WHAT WE’RE READING THIS WEEK
- In a forthcoming article in the Georgetown Environmental Law Review, Richard L. Revesz, the AnBryce Professor of Law at New York University Law School, and Max Sarinsky, regulatory policy director at the Institute for Policy Integrity, propose that federal agencies preemptively address challenges under the major questions doctrine by drawing comparisons to prior agency actions. The major questions doctrine calls for skepticism when federal agencies enact novel and significant regulations, and has been used by the U.S. Supreme Court. Revesz and Sarinsky suggest that agencies accomplish this preemption by incorporating these “regulatory antecedents” throughout the rulemaking process. In a related post in the Yale Journal on Regulation Notice & Comment blog, Sarinsky praised the U.S. Environmental Protection Agency’s recent pollution standards as an example for insulating rules from judicial challenges.
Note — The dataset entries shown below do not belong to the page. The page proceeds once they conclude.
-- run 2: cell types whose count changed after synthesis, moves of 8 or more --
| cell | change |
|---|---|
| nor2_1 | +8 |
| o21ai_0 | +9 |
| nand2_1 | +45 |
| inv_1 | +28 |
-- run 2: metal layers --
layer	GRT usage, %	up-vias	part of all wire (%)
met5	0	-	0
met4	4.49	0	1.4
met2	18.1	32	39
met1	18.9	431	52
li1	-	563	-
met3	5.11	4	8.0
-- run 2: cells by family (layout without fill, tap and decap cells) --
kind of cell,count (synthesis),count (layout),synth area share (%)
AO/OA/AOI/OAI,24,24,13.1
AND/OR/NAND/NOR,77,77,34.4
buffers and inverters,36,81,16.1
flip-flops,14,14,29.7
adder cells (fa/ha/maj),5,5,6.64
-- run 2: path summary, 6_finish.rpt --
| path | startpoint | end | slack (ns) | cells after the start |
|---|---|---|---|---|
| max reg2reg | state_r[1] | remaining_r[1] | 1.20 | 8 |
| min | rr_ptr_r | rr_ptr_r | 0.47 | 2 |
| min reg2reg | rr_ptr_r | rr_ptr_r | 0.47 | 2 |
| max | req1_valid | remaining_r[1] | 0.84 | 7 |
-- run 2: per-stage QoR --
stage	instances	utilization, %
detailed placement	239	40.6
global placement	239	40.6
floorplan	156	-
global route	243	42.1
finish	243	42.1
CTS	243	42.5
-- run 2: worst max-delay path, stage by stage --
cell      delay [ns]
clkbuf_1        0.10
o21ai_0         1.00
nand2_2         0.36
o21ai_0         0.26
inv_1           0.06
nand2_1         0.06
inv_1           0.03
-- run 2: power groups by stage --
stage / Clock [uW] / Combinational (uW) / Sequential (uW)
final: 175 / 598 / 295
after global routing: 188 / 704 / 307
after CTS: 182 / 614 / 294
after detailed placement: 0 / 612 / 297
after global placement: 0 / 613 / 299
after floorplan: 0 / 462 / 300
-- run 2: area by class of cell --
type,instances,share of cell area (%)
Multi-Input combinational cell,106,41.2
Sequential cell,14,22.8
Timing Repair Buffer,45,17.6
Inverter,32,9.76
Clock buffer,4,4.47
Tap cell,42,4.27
- In a forthcoming article in the Columbia Journal of Environmental Law, Katya S. Cronin, an associate professor at the George Washington University Law School, explained the pervasiveness of per- and polyfluoroalkyl substances (PFAS) in our food systems and proposed a solution to increase the effectiveness of the food safety regulatory system. PFAS are linked to numerous health issues, including thyroid cancer, which Cronin argued makes them an immediate public health concern. Instead of addressing this issue via traditional, slow approaches to regulation, such as a regulatory overhaul or PFAS-specific legislation, Cronin suggested using the U.S. Environmental Protection Agency’s current regulatory authority over pesticides to target PFAS. Cronin maintained that this approach to the problem would protect consumers now while also allowing long term reform.
- In a forthcoming article in the Connecticut Law Review, Stephen Clowney, a law professor at University of Arkansas School of Law, analyzed the contributions rural communities offer to America, providing insights that could inform policymakers on crafting more effective rural policy and investment strategies. Clowney found that most defenses of rural communities are weaker than proponents would have hoped. He claimed the strongest argument, however, is that rural amenities cannot be duplicated or reproduced in cities or the suburbs, such as scenic landscapes, mountains, hiking trails, waterways, forests, and historic locations. To revitalize these communities, Clowney suggested that Congress should set national policy goals for rural areas and delegate decision-making authority and funding to individual states to implement these goals effectively.
EDITOR’S CHOICE
- In an essay in The Regulatory Review, Jonathan Wood, the Vice President of Law & Policy at the Property and Environment Research Center, discussed a 2022 federal district court decision voiding several Endangered Species Act regulations issued by the Trump Administration. Wood argued that the decision, rather than signaling a victory for environmental advocates, in fact carried ominous implications for the future. The court, Wood contended, asserted that it had broad discretion to nullify these regulations because the new administration had intentions contrary to the administration that enacted them. This exercise of “raw power,” Wood warned, could open the door for future courts to unilaterally nullify Biden Administration regulations.